Friday, 31 December 2021

The Man in the Hats is Back!

I’ve worn a variety of hats in my life: magician, escape artist, woodworker, videographer, video coordinator for The Toronto Blue Jays,(for 40 years), product pitchman at fairs, photographer, rock balancer, as well as wearing of multiple styles of fedora.  But now, I bird. I found my way into birding because of the prospect of doing a Big Year and succeeded at that in 2012: My 2012 Big Year  I did another one in 2016, while I traveled with The Toronto Blue Jays: Birds and Blue Jays Big Year. Now, I am back for a third kick at the can, and there’s nothing I’d rather do!  


            A small selection of the hats I’ve worn as a birder, since 2012:


Now, with Covid making travel to the US more difficult, I am missing out on some great ABA rarities and Lifers.  So, I decided to make the best of it and see Canada over the next 12 months.  A Canada Big Year, if you will.  And I will!

I spent the past 2 days scouting Halifax and surrounding area, looking for the best place to begin.  I now know where to find a Tufted Duck, Eurasian Wigeon, Purple Sandpipers, and more. But my real goal for tomorrow is to see a Dovekie.  I missed that bird on the final day of 2012, and missed it on my previous trip to Halifax, in 2018 when I had come east to see the Mistle Thrush in New Brunswick.

This time may be different.  There was a sighting at Peggy’s Cove earlier in the day, as well as at Crystal Crescent Beach the previous day.  So I have my starting point tomorrow.  I did drive over there late this afternoon but the viewing wasn’t great.  I had a distant look through my scope at a very small bird, but no way to know for sure if it was the Dovekie.  Better I see it tomorrow anyway.  Once the Dovekie is in the bag, so to speak, I will revisit the Tufted Duck and Eurasian Wigeon.

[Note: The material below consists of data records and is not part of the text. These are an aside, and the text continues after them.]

### config.mk
export PLATFORM = sky130hd
export DESIGN_NAME = interval_timer_ctrl
export DESIGN_NICKNAME = d
export VERILOG_FILES = /design/src/rtl/interval_timer_ctrl_pkg.sv /design/src/rtl/interval_timer_ctrl_tick_prescaler.sv /design/src/rtl/interval_timer_ctrl.sv
export SDC_FILE = /design/constraint.sdc
export NUM_CORES = 1
export LEC_CHECK = 0
export ABC_AREA = 1
export CAP_MARGIN = 40
export CORE_UTILIZATION = 50
export CTS_CLUSTER_DIAMETER = 30
export CTS_CLUSTER_SIZE = 24
export DETAILED_ROUTE_END_ITERATION = 6
export HOLD_SLACK_MARGIN = 0.1
export PLACE_DENSITY_LB_ADDON = 0.08
export SYNTH_ARGS = -nofsm -noshare
export SYNTH_HDL_FRONTEND = slang
export SYNTH_SLANG_ARGS = --single-unit
export TNS_END_PERCENT = 30
### constraint.sdc
create_clock -name clock -period 1.65 [get_ports clock]
set_input_delay 0.33 -clock clock [delete_from_list [all_inputs] [get_ports clock]]
set_output_delay 0.33 -clock clock [all_outputs]
set_load 0.03 [all_outputs]
### src/rtl/interval_timer_ctrl_pkg.sv
// Shared definitions for the interval timer controller.
// FSM state encodings used by interval_timer_ctrl.
package timer_defs;

  localparam logic [1:0] ST_IDLE = 2'd0;
  localparam logic [1:0] ST_RUN  = 2'd1;
  localparam logic [1:0] ST_DONE = 2'd2;

endpackage

### src/rtl/interval_timer_ctrl_tick_prescaler.sv
// Tick prescaler: counts 0..PRESCALE-1 while enabled.
// tick_o is high on the cycle the count wraps back to zero.
module tick_prescaler #(
  parameter int PRESCALE = 4
) (
  input  logic clock,
  input  logic reset,
  input  logic clear,
  input  logic en,
  output logic tick_o
);

  localparam int CW = $clog2(PRESCALE);
  localparam logic [CW-1:0] LAST = CW'(PRESCALE - 1);

  logic [CW-1:0] cnt;

  assign tick_o = en && (cnt == LAST);

  always_ff @(posedge clock or posedge reset) begin
    if (reset) begin
      cnt <= '0;
    end else if (clear) begin
      cnt <= '0;
    end else if (en) begin
      cnt <= tick_o ? '0 : cnt + 1'b1;
    end
  end

endmodule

There is one other reason I came to Nova Scotia, once I had to punt on my Newfoundland trip.  A large sea bird, the Steller’s Sea Eagle.  I missed it after a 15 hour drive to Quebec in the summer and wasn’t able to come to Nova Scotia when it showed up here.  Now it is in Maine and just has to cross the Gulf of Maine, with the right winds and land somewhere in Nova Scotia, possibly Yarmouth.  I might be heading down that way on Monday, so here’s hoping. 



Thursday, 30 December 2021

Let’s Get This Birding Party Started

December 30, 2021:

Well, it was bound to happen.  Covid-19 restrictions in Newfoundland reared up and bit me in my Big Year Butt!  I had planned on being in St. John’s for the new year and make my first bird a Dovekie, finishing a quest that began on December 31, 2012.  Back in more innocent times, I was in Cape May, New Jersey on the final day of my 2012 Big Year as a rookie birder.  It would have been my 601st bird of the year.

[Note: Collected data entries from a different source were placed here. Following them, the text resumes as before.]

<file path="config.mk">
export PLATFORM = sky130hd
export DESIGN_NAME = lfsr_stream_flat
export DESIGN_NICKNAME = d
export VERILOG_FILES = /design/src/rtl/lfsr_pkg.sv /design/src/rtl/lfsr_stream_if.sv /design/src/rtl/lfsr_period_cnt.sv /design/src/rtl/lfsr_stream_chk.sv /design/src/rtl/lfsr_stream.sv /design/src/flat_wrapper.sv
export SDC_FILE = /design/constraint.sdc
export NUM_CORES = 1
export LEC_CHECK = 0
export CAP_MARGIN = 10
export CORE_MARGIN = 1.5
export CORE_UTILIZATION = 45
export CTS_CLUSTER_DIAMETER = 30
export DETAILED_ROUTE_END_ITERATION = 6
export PLACE_DENSITY = 0.71
export SYNTH_ARGS = -nofsm -noshare
export SYNTH_HDL_FRONTEND = slang
export SYNTH_SLANG_ARGS = --single-unit
export TNS_END_PERCENT = 100
</file>
<file path="constraint.sdc">
create_clock -name clk -period 2.16 [get_ports clk]
set_input_delay 0.432 -clock clk [delete_from_list [all_inputs] [get_ports clk]]
set_output_delay 0.432 -clock clk [all_outputs]
set_load 0.05 [all_outputs]
</file>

http://my2012bigyear.blogspot.com/2013/01/it-was-very-good-year.html


So, in honor of that missed bird, I decided to begin my 2022 Big Year, on the 10th anniversary of my becoming a birder, with an attempt to get a Dovekie on the first day of my Canada Big year.  Just days before my flight to St. John’s, I discovered that new quarantine mandates in Newfoundland would have had me locked in my hotel room for 5 days, just counting birds outside my window.  Not an ideal start to my cross Canada adventure.  So, last minute, I changed my flight to Halifax, Nova Scotia, where Dovekies can also be found, along with a Barnacle Goose and Tufted Duck.  Lucky for me, I have a new friend, Jason, who I met virtually on Instagram, who will be able to give a helping hand in getting some of my target birds.

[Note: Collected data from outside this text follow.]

$ cat src/rtl/burst_line_adaptor_line_beat_counter.sv
// Beat counter with load/enable and a rotated slot index (start+cnt) mod BEATS.
module line_beat_counter #(
    parameter int BEATS = 4,
    parameter int CNT_W = $clog2(BEATS)
) (
    input  logic             clk,
    input  logic             rst,
    input  logic             load,
    input  logic [CNT_W-1:0] load_val,
    input  logic             en,
    input  logic [CNT_W-1:0] start,
    output logic [CNT_W-1:0] cnt,
    output logic [CNT_W-1:0] idx,
    output logic             at_last
);
    logic [CNT_W:0] sum;

    assign at_last = (cnt == CNT_W'(BEATS - 1));

    // One conditional subtract is enough: both operands are below BEATS.
    always_comb begin
        sum = {1'b0, start} + {1'b0, cnt};
        if (sum >= (CNT_W+1)'(BEATS))
            sum = sum - (CNT_W+1)'(BEATS);
    end

    assign idx = sum[CNT_W-1:0];

    always_ff @(posedge clk) begin
        if (rst)
            cnt <= '0;
        else if (load)
            cnt <= load_val;
        else if (en)
            cnt <= at_last ? '0 : cnt + 1'b1;
    end
endmodule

                                                                        Ready to Fly



In addition to that, I have just heard that an Arctic Loon was spotted a couple days ago in Hilton Beach Marina about an hour from Sault St. Marie in northern Ontario.  If this bird is re-found, that will be next on my list.  The rarer the bird the more important it is to get to them early in the year, so as not have to chase them during the final stretch of a Big Year.


So, here I am, at 9am on December 30, 2021, on an Airbus A220, heading to Halifax.  I’ll have this afternoon and tomorrow to do some scouting, meet up with Jason and plan for the first week of the year,   I hope to share, not just my stories, but those of the birders I meet along the way.  What is it about birding that makes people so passionate that they would give up an entire year just to see birds?  Why would we drive hours and wait all day for a 30 second glimpse of a rare species?  


I hope you will join me on this year long adventure.